◆ **Task prompt**
Report every line of the data where the string "typedef" appears.

◆ **Materials provided**
============================================================

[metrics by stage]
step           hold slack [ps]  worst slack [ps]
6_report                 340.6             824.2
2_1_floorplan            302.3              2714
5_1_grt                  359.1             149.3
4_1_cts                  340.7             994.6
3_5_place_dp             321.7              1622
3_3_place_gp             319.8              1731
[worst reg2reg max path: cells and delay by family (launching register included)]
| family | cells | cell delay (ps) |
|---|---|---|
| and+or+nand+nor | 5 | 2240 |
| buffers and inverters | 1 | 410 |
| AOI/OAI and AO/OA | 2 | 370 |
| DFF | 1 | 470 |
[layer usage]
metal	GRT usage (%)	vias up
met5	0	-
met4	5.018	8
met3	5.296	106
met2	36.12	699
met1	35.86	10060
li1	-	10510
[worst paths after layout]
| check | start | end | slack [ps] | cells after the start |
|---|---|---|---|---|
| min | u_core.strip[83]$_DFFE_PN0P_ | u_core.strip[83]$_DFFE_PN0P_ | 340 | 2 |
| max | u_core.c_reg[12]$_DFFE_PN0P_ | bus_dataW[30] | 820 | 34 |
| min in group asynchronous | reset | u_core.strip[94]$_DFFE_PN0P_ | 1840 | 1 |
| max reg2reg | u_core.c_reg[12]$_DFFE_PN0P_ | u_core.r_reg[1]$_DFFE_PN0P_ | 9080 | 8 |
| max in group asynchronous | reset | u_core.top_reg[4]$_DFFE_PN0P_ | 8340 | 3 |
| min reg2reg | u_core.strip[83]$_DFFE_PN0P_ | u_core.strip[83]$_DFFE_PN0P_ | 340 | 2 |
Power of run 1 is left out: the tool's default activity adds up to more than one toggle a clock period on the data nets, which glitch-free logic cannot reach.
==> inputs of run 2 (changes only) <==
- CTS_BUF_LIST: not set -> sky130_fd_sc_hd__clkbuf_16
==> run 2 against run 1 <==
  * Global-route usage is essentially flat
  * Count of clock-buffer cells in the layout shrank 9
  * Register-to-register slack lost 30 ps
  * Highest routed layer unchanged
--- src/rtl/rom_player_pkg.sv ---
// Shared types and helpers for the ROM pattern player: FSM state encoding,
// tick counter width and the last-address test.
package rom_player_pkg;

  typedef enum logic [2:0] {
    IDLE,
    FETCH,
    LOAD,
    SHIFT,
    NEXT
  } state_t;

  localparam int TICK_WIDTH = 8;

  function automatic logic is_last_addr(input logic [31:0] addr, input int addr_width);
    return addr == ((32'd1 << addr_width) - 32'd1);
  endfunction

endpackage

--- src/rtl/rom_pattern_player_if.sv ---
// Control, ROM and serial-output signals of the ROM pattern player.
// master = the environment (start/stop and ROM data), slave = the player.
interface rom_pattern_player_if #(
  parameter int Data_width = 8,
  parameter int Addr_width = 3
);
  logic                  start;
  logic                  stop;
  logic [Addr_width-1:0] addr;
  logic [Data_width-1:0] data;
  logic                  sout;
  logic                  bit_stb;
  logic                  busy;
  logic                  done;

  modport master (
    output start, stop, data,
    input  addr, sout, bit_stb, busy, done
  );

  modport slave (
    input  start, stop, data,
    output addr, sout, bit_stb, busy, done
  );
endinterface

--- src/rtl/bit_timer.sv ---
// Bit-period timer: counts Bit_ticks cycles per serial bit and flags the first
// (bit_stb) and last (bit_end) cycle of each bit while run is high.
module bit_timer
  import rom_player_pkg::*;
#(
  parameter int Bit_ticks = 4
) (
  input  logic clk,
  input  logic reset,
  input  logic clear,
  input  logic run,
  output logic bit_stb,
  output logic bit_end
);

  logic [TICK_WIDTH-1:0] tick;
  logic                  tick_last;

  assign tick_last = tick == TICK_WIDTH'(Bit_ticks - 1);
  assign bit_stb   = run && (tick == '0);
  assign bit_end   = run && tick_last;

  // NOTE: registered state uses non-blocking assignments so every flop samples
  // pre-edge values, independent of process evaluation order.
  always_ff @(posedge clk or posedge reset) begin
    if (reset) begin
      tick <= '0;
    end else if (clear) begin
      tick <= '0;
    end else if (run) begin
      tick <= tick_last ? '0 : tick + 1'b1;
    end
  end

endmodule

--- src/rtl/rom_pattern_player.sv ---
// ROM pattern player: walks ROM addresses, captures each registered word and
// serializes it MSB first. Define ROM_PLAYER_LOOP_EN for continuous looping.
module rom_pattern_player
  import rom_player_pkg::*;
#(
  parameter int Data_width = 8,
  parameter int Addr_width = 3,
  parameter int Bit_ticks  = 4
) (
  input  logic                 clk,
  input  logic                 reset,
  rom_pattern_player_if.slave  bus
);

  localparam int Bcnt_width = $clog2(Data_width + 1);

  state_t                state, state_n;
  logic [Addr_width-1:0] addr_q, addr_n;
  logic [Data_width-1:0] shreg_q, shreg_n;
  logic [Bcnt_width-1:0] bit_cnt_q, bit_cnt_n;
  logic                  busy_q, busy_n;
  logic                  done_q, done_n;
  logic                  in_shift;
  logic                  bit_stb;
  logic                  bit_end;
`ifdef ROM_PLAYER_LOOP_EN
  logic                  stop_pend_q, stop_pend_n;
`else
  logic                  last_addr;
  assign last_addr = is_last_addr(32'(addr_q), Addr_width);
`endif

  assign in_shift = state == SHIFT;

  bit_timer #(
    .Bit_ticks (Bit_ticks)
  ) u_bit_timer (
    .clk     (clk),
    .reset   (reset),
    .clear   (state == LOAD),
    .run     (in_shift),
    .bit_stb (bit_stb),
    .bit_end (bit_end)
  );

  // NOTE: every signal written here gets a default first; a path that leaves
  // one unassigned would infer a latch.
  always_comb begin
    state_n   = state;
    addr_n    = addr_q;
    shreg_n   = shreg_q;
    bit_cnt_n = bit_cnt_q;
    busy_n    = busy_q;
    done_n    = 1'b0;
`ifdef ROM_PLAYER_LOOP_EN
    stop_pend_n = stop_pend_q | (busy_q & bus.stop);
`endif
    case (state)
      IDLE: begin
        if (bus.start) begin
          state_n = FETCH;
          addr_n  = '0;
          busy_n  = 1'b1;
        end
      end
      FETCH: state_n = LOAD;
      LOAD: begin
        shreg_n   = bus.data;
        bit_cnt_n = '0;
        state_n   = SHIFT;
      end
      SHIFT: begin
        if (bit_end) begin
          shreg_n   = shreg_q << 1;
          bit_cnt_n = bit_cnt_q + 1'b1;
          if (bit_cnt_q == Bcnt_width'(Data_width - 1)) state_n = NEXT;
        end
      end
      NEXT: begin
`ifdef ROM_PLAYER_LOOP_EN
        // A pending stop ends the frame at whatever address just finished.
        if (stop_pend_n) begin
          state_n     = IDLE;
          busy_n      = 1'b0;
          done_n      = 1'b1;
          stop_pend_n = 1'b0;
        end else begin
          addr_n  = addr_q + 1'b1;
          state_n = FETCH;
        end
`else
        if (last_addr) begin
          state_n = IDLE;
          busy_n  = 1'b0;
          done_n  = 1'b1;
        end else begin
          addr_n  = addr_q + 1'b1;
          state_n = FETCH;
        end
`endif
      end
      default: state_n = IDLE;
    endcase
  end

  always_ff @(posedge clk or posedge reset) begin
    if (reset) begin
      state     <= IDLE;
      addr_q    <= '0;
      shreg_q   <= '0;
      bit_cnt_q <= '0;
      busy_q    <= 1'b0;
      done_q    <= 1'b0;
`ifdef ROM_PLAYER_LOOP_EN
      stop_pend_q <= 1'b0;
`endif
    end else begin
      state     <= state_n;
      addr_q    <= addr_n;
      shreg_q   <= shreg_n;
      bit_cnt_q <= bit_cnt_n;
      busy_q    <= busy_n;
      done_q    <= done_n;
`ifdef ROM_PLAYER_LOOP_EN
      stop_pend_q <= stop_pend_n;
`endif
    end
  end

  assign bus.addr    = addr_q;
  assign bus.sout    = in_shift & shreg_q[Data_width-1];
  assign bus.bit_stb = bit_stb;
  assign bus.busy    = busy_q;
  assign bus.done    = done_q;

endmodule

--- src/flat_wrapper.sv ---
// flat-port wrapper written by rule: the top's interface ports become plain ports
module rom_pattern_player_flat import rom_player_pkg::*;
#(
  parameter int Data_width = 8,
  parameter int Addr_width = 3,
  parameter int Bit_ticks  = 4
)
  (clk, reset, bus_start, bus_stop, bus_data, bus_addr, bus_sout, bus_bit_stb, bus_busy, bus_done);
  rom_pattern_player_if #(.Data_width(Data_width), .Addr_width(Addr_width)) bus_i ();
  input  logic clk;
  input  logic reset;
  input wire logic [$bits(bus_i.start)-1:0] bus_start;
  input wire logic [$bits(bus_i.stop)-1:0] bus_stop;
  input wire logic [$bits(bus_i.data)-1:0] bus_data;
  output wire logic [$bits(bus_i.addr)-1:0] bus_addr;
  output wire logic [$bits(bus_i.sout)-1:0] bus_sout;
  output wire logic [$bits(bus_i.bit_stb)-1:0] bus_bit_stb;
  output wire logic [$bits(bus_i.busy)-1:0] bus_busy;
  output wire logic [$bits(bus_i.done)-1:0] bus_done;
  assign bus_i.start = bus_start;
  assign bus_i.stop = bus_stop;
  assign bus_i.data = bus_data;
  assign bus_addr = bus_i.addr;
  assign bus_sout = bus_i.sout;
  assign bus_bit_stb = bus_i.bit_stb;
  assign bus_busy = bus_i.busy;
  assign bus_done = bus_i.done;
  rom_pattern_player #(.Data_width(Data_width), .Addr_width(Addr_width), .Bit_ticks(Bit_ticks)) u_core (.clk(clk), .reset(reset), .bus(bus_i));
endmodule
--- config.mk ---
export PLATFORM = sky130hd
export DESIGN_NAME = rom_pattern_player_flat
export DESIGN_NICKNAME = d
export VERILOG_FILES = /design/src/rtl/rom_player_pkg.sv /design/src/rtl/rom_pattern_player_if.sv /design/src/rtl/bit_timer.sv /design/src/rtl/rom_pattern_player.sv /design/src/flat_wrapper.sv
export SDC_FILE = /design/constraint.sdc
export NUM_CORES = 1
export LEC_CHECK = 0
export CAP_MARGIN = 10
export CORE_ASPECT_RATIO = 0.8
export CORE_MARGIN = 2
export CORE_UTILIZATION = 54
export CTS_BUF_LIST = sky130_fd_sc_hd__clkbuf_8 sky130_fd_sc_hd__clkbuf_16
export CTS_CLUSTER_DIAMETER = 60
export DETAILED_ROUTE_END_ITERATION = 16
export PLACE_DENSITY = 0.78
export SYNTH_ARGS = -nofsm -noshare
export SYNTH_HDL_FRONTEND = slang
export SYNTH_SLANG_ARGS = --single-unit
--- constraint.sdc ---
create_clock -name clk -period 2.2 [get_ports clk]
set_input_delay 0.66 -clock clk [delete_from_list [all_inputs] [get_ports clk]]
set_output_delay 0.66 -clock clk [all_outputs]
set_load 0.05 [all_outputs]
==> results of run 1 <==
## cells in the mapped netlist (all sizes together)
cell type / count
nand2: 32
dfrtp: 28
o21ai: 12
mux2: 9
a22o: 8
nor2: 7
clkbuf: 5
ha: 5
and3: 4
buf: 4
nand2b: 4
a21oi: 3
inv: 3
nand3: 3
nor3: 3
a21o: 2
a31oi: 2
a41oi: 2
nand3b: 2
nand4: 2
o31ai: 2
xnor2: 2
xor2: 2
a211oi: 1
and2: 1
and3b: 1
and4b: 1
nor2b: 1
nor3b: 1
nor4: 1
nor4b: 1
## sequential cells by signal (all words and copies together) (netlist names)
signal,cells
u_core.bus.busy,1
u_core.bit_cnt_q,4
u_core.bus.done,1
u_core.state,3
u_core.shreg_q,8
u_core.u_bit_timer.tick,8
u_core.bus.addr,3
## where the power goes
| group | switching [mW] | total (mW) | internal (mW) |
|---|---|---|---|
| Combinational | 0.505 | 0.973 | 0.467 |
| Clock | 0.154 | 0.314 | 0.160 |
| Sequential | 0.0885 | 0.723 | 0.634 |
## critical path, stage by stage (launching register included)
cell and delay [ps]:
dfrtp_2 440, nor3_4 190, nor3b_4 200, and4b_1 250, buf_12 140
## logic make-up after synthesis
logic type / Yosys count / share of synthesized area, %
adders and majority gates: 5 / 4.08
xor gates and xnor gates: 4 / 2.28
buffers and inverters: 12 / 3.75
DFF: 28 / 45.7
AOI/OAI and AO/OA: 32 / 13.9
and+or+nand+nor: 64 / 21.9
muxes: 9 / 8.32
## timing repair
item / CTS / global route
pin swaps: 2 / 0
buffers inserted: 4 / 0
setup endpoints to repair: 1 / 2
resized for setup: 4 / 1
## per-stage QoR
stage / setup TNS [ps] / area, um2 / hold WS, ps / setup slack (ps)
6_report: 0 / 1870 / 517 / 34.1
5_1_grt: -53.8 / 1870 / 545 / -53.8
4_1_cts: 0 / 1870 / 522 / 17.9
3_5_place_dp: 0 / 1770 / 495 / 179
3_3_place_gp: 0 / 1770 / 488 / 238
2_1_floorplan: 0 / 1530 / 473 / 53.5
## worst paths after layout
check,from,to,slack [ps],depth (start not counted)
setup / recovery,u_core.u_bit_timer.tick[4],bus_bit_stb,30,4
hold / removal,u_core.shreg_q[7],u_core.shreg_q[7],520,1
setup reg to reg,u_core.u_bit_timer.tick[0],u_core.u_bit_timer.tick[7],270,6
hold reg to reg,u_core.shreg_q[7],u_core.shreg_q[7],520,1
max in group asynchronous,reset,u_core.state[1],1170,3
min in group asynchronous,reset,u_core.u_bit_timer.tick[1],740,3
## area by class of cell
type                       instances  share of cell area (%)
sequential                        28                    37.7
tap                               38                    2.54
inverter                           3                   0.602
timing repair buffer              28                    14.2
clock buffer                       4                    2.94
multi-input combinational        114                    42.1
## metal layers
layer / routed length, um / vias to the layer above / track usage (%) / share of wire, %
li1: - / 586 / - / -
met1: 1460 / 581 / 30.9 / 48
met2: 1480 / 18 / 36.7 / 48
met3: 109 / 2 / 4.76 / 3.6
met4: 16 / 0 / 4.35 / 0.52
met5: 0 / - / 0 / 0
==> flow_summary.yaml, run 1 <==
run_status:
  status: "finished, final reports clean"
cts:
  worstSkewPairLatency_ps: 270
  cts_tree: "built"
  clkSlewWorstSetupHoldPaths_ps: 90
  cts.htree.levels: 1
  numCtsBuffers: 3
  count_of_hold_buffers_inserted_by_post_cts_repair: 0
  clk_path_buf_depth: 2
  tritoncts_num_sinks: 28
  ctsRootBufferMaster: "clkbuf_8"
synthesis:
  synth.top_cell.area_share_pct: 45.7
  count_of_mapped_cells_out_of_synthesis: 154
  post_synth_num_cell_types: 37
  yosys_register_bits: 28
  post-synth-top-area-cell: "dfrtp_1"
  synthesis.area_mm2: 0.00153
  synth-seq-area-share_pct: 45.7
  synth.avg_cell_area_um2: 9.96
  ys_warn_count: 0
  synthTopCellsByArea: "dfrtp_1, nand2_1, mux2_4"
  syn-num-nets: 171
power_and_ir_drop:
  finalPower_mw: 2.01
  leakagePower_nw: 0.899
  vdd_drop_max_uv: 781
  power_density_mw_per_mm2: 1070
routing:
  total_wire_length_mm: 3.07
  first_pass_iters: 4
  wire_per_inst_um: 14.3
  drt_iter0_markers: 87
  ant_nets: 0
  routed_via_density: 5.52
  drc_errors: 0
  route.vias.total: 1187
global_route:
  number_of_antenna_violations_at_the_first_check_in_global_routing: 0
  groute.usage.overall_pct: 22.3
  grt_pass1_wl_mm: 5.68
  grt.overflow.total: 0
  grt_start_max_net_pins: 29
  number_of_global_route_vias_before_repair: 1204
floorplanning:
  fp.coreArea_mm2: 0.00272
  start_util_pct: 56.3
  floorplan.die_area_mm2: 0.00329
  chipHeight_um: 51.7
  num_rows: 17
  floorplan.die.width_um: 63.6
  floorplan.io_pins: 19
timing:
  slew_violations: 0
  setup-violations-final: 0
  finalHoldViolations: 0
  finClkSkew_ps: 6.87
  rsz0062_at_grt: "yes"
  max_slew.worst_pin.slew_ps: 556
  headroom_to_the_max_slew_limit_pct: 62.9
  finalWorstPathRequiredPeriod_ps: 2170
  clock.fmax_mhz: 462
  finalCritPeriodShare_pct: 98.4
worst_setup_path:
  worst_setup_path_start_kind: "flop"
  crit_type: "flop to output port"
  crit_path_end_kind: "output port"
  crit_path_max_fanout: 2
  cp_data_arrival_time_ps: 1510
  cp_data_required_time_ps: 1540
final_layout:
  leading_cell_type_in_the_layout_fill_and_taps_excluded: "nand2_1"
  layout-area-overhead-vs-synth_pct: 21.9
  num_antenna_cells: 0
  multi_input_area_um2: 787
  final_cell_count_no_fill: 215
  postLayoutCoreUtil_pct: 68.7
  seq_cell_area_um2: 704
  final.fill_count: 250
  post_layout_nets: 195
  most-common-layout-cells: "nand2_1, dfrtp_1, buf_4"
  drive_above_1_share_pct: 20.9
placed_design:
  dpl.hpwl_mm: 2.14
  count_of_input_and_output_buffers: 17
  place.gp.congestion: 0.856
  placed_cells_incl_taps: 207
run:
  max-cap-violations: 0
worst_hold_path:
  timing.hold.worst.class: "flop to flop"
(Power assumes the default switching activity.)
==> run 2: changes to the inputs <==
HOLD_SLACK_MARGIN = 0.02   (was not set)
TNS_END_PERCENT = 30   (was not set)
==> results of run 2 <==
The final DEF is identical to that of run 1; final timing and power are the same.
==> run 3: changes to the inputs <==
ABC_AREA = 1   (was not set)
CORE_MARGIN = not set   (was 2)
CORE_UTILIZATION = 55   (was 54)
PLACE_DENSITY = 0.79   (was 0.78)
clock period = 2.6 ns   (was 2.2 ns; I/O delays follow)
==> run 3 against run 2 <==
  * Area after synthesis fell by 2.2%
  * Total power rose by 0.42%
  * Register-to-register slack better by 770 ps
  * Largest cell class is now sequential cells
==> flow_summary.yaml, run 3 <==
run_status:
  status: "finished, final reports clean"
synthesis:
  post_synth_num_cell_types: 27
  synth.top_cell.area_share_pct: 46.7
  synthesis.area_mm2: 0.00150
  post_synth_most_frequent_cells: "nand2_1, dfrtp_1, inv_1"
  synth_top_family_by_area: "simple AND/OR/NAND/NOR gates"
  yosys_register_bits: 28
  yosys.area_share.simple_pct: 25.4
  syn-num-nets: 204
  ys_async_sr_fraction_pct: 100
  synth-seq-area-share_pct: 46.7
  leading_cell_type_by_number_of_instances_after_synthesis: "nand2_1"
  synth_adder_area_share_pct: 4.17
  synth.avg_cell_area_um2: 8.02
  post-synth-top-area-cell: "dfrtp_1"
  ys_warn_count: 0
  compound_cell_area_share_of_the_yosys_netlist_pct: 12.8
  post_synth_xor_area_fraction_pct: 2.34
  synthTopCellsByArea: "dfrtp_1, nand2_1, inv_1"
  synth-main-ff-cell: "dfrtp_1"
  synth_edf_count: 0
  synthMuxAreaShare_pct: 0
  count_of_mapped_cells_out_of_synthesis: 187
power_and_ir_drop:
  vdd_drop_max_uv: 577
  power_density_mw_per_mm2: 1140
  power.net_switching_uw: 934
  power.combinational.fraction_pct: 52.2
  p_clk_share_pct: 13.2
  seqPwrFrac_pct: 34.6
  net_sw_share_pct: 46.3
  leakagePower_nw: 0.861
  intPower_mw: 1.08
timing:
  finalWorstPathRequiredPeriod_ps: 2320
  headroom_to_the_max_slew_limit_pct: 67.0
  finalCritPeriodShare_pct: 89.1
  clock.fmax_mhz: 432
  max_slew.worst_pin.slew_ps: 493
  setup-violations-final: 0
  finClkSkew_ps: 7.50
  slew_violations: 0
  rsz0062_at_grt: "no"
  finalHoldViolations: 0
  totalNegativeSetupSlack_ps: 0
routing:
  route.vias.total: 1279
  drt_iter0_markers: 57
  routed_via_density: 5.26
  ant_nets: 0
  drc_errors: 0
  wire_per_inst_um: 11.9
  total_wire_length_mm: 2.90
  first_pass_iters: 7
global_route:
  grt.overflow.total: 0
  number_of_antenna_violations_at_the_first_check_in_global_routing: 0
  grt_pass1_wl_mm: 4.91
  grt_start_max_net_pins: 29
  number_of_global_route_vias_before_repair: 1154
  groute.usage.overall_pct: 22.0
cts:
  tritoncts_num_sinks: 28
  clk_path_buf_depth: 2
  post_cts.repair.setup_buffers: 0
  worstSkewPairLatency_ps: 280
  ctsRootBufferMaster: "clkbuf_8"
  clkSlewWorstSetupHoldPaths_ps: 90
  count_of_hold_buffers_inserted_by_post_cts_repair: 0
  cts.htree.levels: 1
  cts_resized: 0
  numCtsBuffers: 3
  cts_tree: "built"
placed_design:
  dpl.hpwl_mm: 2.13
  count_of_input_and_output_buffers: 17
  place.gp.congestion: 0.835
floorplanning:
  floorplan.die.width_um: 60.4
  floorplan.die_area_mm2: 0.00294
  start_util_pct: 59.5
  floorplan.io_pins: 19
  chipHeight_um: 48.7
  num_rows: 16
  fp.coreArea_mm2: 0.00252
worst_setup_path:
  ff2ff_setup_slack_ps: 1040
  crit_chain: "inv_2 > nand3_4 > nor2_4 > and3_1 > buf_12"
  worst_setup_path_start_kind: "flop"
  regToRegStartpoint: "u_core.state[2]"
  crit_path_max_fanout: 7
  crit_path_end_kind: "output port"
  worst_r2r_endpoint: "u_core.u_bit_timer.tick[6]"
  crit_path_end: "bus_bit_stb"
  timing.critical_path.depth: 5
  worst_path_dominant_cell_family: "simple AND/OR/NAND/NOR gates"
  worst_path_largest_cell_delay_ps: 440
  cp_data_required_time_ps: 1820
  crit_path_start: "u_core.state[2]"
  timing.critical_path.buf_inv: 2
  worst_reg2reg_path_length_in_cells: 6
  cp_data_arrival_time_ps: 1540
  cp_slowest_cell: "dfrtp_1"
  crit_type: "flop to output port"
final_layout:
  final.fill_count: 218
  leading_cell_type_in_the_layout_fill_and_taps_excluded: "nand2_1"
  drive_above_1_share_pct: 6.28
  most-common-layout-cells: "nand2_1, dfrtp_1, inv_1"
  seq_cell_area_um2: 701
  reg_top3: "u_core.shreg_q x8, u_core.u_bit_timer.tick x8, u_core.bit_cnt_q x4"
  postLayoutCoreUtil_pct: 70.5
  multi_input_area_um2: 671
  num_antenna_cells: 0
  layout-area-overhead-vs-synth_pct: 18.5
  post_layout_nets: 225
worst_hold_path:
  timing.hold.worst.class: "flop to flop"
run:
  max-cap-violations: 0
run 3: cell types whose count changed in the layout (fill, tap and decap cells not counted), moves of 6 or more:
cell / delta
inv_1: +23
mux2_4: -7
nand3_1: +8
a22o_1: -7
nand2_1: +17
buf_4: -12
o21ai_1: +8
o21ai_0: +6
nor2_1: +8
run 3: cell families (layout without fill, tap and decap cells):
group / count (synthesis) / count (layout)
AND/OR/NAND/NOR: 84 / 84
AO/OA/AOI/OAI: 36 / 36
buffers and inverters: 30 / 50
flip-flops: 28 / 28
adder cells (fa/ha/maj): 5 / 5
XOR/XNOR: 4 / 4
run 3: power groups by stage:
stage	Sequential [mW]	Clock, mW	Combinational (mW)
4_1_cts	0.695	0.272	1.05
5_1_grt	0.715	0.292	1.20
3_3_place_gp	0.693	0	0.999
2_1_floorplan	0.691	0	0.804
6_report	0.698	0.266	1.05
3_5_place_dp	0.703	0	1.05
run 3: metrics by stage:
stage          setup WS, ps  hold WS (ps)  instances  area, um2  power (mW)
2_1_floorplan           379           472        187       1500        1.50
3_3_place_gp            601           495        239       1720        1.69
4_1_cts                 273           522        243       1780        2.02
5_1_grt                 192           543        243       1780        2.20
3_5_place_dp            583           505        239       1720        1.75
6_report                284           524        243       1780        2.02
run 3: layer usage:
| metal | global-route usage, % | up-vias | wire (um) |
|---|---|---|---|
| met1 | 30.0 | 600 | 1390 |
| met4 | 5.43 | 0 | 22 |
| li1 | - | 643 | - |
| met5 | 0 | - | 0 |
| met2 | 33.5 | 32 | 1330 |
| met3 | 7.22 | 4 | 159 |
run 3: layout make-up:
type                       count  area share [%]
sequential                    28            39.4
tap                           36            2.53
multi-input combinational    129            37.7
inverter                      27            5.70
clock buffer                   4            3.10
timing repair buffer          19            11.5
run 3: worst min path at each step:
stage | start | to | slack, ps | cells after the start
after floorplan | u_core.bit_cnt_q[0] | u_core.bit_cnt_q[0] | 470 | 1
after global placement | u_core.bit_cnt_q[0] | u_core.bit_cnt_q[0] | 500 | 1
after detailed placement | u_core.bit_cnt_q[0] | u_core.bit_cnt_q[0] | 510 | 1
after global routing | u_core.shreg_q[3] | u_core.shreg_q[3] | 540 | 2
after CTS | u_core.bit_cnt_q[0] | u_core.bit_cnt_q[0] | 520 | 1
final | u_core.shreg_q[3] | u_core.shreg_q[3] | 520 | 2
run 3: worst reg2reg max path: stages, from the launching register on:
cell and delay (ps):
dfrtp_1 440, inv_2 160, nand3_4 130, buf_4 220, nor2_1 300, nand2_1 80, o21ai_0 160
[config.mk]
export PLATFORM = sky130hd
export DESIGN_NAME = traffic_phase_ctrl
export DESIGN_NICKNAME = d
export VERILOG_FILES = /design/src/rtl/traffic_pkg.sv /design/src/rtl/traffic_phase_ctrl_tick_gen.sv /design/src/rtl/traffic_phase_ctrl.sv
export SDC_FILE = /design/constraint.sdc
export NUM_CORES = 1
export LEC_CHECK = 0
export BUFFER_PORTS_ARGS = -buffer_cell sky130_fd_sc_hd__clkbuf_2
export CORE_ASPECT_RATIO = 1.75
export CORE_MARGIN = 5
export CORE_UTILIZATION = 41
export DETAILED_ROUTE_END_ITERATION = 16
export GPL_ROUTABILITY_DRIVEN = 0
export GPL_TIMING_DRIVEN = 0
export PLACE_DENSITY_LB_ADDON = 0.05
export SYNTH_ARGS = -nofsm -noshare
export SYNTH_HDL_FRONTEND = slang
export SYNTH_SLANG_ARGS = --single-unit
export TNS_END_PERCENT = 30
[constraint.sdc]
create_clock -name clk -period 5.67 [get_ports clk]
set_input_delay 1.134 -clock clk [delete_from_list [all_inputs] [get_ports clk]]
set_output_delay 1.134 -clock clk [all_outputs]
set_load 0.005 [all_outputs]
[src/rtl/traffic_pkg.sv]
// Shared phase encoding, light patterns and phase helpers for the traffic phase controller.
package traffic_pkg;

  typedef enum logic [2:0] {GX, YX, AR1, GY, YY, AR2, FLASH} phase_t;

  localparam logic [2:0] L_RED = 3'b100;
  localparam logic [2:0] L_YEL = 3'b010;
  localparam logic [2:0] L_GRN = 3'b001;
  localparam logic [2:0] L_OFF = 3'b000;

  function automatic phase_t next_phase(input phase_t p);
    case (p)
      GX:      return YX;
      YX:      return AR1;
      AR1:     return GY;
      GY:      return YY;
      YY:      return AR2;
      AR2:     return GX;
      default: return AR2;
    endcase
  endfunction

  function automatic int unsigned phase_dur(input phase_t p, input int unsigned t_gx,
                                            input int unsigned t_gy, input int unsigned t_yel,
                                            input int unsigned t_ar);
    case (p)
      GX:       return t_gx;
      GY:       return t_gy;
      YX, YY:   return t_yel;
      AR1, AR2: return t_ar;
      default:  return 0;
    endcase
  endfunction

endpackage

============================================================

◆ **Finished task**
  typedef enum logic [2:0] {
  typedef enum logic [2:0] {GX, YX, AR1, GY, YY, AR2, FLASH} phase_t;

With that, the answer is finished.